PROBLEM DESCRIPTION: The answer is a stretch of the material below, returned exactly: the line containing "0.388 | 0.824 |", the line containing "met1: 46 / 4930", and all lines between.

----------

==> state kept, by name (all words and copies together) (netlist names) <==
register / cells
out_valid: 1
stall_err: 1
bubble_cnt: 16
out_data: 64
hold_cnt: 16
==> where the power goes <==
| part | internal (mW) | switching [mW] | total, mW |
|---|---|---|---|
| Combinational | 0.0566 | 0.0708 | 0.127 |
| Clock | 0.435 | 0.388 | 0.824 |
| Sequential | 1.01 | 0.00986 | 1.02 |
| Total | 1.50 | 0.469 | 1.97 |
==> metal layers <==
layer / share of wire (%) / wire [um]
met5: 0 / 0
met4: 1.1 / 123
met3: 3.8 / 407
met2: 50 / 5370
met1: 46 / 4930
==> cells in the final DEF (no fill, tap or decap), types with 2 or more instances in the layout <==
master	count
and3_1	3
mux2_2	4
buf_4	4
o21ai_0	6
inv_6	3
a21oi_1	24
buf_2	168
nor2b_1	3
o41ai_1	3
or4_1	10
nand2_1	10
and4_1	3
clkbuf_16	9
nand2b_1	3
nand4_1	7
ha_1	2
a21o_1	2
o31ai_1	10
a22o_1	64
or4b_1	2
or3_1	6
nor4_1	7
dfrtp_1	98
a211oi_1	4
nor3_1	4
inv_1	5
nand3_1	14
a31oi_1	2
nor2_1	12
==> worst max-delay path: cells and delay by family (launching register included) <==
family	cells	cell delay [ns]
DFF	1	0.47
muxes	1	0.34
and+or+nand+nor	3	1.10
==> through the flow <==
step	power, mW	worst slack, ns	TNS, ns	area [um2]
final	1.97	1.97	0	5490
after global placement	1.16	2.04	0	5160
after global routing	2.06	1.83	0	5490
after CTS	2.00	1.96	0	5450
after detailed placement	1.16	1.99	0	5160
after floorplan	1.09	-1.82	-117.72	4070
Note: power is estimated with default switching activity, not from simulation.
$ cat src/rtl/output_reg_arbiter.sv
// ---------------------------------------------------------------------------
// output_reg_arbiter
//
// Round-robin arbiter and write sequencer that owns the write port of the
// 256-bit output register. One requester is granted at a time. The winner's
// data is registered onto data_to_write together with a one-cycle write_data
// strobe and a one-hot gnt pulse. Further writes are then held off until the
// downstream consumer acknowledges the value with out_ack.
//
// Ports:
//   clk           system clock, all state on the rising edge
//   reset         asynchronous, active-low; clears all state immediately
//   req           per-requester level request, held until granted
//   req_data      requester i data in bits [i*WIDTH +: WIDTH]
//   gnt           one-hot grant pulse, high in the same cycle as write_data
//   write_data    one-cycle write strobe to output_reg
//   data_to_write registered write data; holds the last written value
//   out_valid     output register holds an unconsumed value
//   out_ack       consumer took the current value (used only in FULL)
//   busy          sequencer is not idle
// ---------------------------------------------------------------------------
module output_reg_arbiter #(
    parameter int NREQ  = 4,
    parameter int WIDTH = 256
) (
    input  logic                  clk,
    input  logic                  reset,
    input  logic [NREQ-1:0]       req,
    input  logic [NREQ*WIDTH-1:0] req_data,
    output logic [NREQ-1:0]       gnt,
    output logic                  write_data,
    output logic [WIDTH-1:0]      data_to_write,
    output logic                  out_valid,
    input  logic                  out_ack,
    output logic                  busy
);

    localparam int IDX_W = (NREQ > 1) ? $clog2(NREQ) : 1;

    typedef enum logic [1:0] {
        IDLE  = 2'd0,
        WRITE = 2'd1,
        FULL  = 2'd2
    } state_t;

    state_t            state;
    state_t            state_nxt;
    logic [IDX_W-1:0]  ptr;        // index holding highest priority
    logic [IDX_W-1:0]  winner;
    logic              grant;
    logic [NREQ-1:0]   gnt_nxt;
    logic [WIDTH-1:0]  win_data;

    // Pick the requester closest to ptr going upwards (modulo NREQ).
    function automatic logic [IDX_W-1:0] rr_pick(
        input logic [NREQ-1:0]  r,
        input logic [IDX_W-1:0] p
    );
        logic [IDX_W-1:0] w;
        int               best;
        int               off;
        w    = '0;
        best = NREQ;
        for (int j = 0; j < NREQ; j++) begin
            off = (j + NREQ - int'(p)) % NREQ;
            if (r[j] && (off < best)) begin
                best = off;
                w    = IDX_W'(j);
            end
        end
        return w;
    endfunction

    // After granting k, k+1 becomes the highest priority and k the lowest.
    function automatic logic [IDX_W-1:0] rr_next(input logic [IDX_W-1:0] k);
        return IDX_W'((int'(k) + 1) % NREQ);
    endfunction

    assign winner = rr_pick(req, ptr);

    // Only the granted requester's data is ever routed to the register.
    always_comb begin
        win_data = '0;
        for (int i = 0; i < NREQ; i++) begin
            if (i == int'(winner)) begin
                win_data = req_data[i*WIDTH +: WIDTH];
            end
        end
    end

    always_comb begin
        state_nxt = state;
        grant     = 1'b0;
        case (state)
            IDLE: begin
                if (|req) begin
                    grant     = 1'b1;
                    state_nxt = WRITE;
                end
            end
            WRITE: begin
                state_nxt = FULL;
            end
            FULL: begin
                // A request and an ack in the same cycle chain straight into
                // the next write, so no cycle is lost between values.
                if (out_ack) begin
                    if (|req) begin
                        grant     = 1'b1;
                        state_nxt = WRITE;
                    end else begin
                        state_nxt = IDLE;
                    end
                end
            end
            default: begin
                state_nxt = IDLE;
            end
        endcase
    end

    always_comb begin
        gnt_nxt = '0;
        if (grant) begin
            gnt_nxt[winner] = 1'b1;
        end
    end

    always_ff @(posedge clk or negedge reset) begin
        if (!reset) begin
            state         <= IDLE;
            ptr           <= '0;
            gnt           <= '0;
            data_to_write <= '0;
        end else begin
            state <= state_nxt;
            gnt   <= gnt_nxt;
            if (grant) begin
                ptr           <= rr_next(winner);
                data_to_write <= win_data;
            end
        end
    end

    // Strobes decode directly from the state flops, so an asynchronous reset
    // truncates a write pulse immediately.
    assign write_data = (state == WRITE);
    assign out_valid  = (state == FULL);
    assign busy       = (state != IDLE);

endmodule

$ cat config.mk
export PLATFORM = sky130hd
export DESIGN_NAME = output_reg_arbiter
export DESIGN_NICKNAME = d
export VERILOG_FILES = /design/src/rtl/output_reg_arbiter.sv
export SDC_FILE = /design/constraint.sdc
export NUM_CORES = 1
export LEC_CHECK = 0
export CAP_MARGIN = 30
export CORE_AREA = 10 10 501 503
export DETAILED_ROUTE_END_ITERATION = 10
export DIE_AREA = 0 0 511 513
export GPL_TIMING_DRIVEN = 0
export SETUP_SLACK_MARGIN = 0.4
export SLEW_MARGIN = 20
export SYNTH_ARGS = -nofsm -noshare
export SYNTH_HDL_FRONTEND = slang
export SYNTH_SLANG_ARGS = --single-unit
$ cat constraint.sdc
create_clock -name clk -period 5.8 [get_ports clk]
set_input_delay 1.16 -clock clk [delete_from_list [all_inputs] [get_ports clk]]
set_output_delay 1.16 -clock clk [all_outputs]
set_load 0.005 [all_outputs]
==> results.toml <==
[yosys]
avgSynthCellArea_sq_um = 8.117
synth_nets = 3127
netlist_area_sq_um = 16970
ys_seq_area_share_pct = 38.94
yosysWarnings = 0
yosys_register_bits = 264
post_synth_inst_count = 2090
yosys.cell_types.count = 32

[global_route]
antenna_found_initial = 200
grt_overflow_total = 0
grt_pass1_wl_um = 311600
grt_pass1_vias = 26031
track_usage_pct = 18.19
grt_max_degree = 80

[timing]
final-setup-viol-count = 0
final.setup.tns_ns = 0
fmax_ghz = 0.1955
final-max-slew-violation-count = 0
maxSlewHeadroom_pct = 42.12
period_share_pct = 88.20
clock_skew_ns = 0.02604
hold_viol_final = 0
worst_pin_slew_ns = 0.8682
rsz0062_at_grt = "no"
final.min_clock_period_ns = 5.116

[setup_path]
worstPathArrival_ns = 5.63
crit_fanout = 10
r2r-end = "data_to_write[28]"
worstRegToRegCells = 21
crit_path_end_kind = "flop"
startpoint = "req[0]"
rrSetupSlack_ns = 0.85
worstPathRequired_ns = 6.31
critPathCapture = "data_to_write[28]"
r2r_start = "ptr[0]"
crit_type = "in2reg"
critPathLaunchType = "input port"

[clocking]
path_clk_slew_ns = 0.06
cts_sinks = 264
cts_tree = "built"
numCtsBuffers = 45
root_buffer = "clkbuf_16"
insertion_delay_ns = 0.64
clockBufferDepth = 3
htreeDepth = 2

[floorplan]
core_area_sq_um = 240300
die_w_um = 511
num_rows = 180
die_height_um = 513
io_pins = 1294
start_util_pct = 7.060
die_area_sq_um = 262100

[route]
vias = 26195
vias_per_cell = 3.906
drt_iter0_markers = 2602
route.detailed.drc = 0
drtPass1Iterations = 6
routed_wl_um = 252600
wire_per_inst_um = 37.66
postRouteAntennaNets = 0

[cells_and_area]
drive_gt1_share_pct = 9.525
num-nets-final = 4476
syn_to_final_growth_pct = 116.0
fill_cells = 27304
utilization_pct = 15.25

[place]
dp_hpwl_um = 224300
gp_congestion = 0.9961
io_buffers = 1292

[power]
pwr_density_cell_nw_per_um2 = 758.9
leakage_uw = 0.01418
ir_drop_v = 0.0002943

[status]
status = "finished clean"

[worst_hold_path]
hp-class = "in2async"

[job]
drv_cap = 0
==> kinds of logic after synthesis <==
family / Yosys count / share of synthesized area, %
simple gates: 535 / 12.10
flops: 264 / 38.94
buf+inv: 492 / 11.66
compound gates: 791 / 36.75
fa+ha+maj: 6 / 0.4425
xor+xnor: 1 / 0.05164
mux: 1 / 0.05900
==> critical path: stages <==
cell            delay, ns
dlymetal6s2s_1       0.17
buf_6                0.16
nor2b_1              0.15
a21oi_1              0.07
nor2_1               0.10
a21oi_1              0.07
ha_1                 0.37
or3b_2               0.51
o2bb2ai_1            0.15
o21ai_0              0.20
ha_1                 0.27
o32ai_1              0.12
nand2_1              0.13
nand3_1              0.14
a21oi_2              0.06
ha_1                 0.21
buf_6                0.17
clkbuf_8             0.22
clkbuf_4             0.30
a221oi_2             0.58
a211o_1              0.18
a31oi_1              0.08
==> state kept, by name (all words and copies together) (netlist names) <==
name and flops:
data_to_write 256, gnt 4, ptr 2, state 2
==> routing by layer <==
metal | routed length (um) | share of wire, % | GRT usage [%] | vias to the layer above
li1 | - | - | - | 10468
met1 | 101100 | 40 | 21.88 | 13123
met2 | 115600 | 46 | 30.39 | 2042
met3 | 28030 | 11 | 7.569 | 428
met4 | 6891 | 2.7 | 3.563 | 134
met5 | 893 | 0.35 | 0 | -
==> worst min-delay path by stage <==
| stage | slack, ns | end | start |
|---|---|---|---|
| 2_1_floorplan | 0.52 | data_to_write[254] | data_to_write[254] |
| 3_3_place_gp | 0.52 | data_to_write[254] | data_to_write[254] |
| 3_5_place_dp | 0.54 | data_to_write[254] | data_to_write[254] |
| 4_1_cts | 0.37 | data_to_write[33] | reset |
| 5_1_grt | 0.42 | data_to_write[47] | reset |
| 6_report | 0.45 | data_to_write[39] | reset |
==> cells in the final DEF (no fill, tap or decap), types with 6 or more instances in the layout <==
cell type	instances
clkdlybuf4s50_1	1289
dfrtp_1	264
inv_1	261
nor2_1	258
nand2_1	257
a31oi_1	254
a211o_1	248
a221oi_1	227
buf_2	74
clkbuf_2	64
clkbuf_16	47
diode_2	46
clkbuf_1	39
buf_4	21
a221oi_2	16
clkbuf_8	15
buf_6	14
clkbuf_4	14
a221oi_4	12
buf_8	7
a21oi_1	6
o21ai_0	6
buf_12	6
a211o_2	6
ha_1	6
bufinv_16	6
clkinv_2	6
==> what timing repair did <==
item,4_1_cts,5_1_grt
setup buffers,1,0
hold buffers,0,0
pin swaps,3,9
gates cloned,0,0
resized for setup,162,115
setup endpoints to repair,258,257
==> stage by stage <==
stage	instances	total power [uW]	instance area [sq um]	hold slack [ns]	setup WS, ns
after floorplan	2090	12620	16970	0.5191	1.022
after global placement	6567	23320	33880	0.5191	-11.16
after detailed placement	6576	23560	34110	0.5356	-1.844
after CTS	6660	27630	36300	0.3685	0.2897
after global routing	6674	29060	36560	0.4187	0.5977
final	6706	27800	36640	0.4455	0.6843
==> report_power, final <==
part	internal [uW]	leakage (uW)	switching, uW	total (uW)
clock network	1890	0.000796	1270	3150
logic	7990	0.0103	12800	20800
registers	2920	0.00304	917	3830
==> final cells by class <==
cell class	instances	area (sq um)	share of cell area (%)
buffer	231	1419	3.873
clock buffer	64	1350	3.685
clock inverter	19	269.0	0.7342
antenna	46	115.1	0.3142
inverter	261	979.7	2.674
multi-input combinational	1334	8752	23.89
timing repair buffer	1302	13160	35.92
tap	3185	3985	10.88
sequential	264	6606	18.03
==> synth_stat cells (all sizes together) <==
| library cell | instances | area (sq um) |
|---|---|---|
| o21ai | 6 | 30.03 |
| and2 | 4 | 25.02 |
| a221oi | 255 | 2233 |
| nand4 | 1 | 6.260 |
| or2 | 1 | 6.260 |
| clkbuf | 122 | 457.9 |
| nand2 | 259 | 972.2 |
| dfrtp | 264 | 6606 |
| inv | 261 | 979.7 |
| a211oi | 1 | 12.51 |
| a22oi | 1 | 7.510 |
| a31oi | 255 | 1595 |
| a211o | 256 | 2242 |
| o32ai | 1 | 8.760 |
| buf | 109 | 540.5 |
| xnor2 | 1 | 8.760 |
| o22ai | 1 | 6.260 |
| a21o | 2 | 15.01 |
| a21oi | 7 | 35.03 |
| nand3 | 3 | 15.01 |
| o21a | 2 | 15.01 |
| nor4 | 1 | 6.260 |
| o2bb2ai | 1 | 8.760 |
| and3 | 1 | 6.260 |
| nor2 | 258 | 968.4 |
| o2111ai | 2 | 17.52 |
| mux2i | 1 | 10.01 |
| ha | 6 | 75.07 |
| or3b | 1 | 8.760 |
| o211ai | 1 | 7.510 |
| nor2b | 6 | 37.54 |
(Power assumes the default switching activity.)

----------

ANSWER TO THE PROBLEM:
| Clock | 0.435 | 0.388 | 0.824 |
| Sequential | 1.01 | 0.00986 | 1.02 |
| Total | 1.50 | 0.469 | 1.97 |
==> metal layers <==
layer / share of wire (%) / wire [um]
met5: 0 / 0
met4: 1.1 / 123
met3: 3.8 / 407
met2: 50 / 5370
met1: 46 / 4930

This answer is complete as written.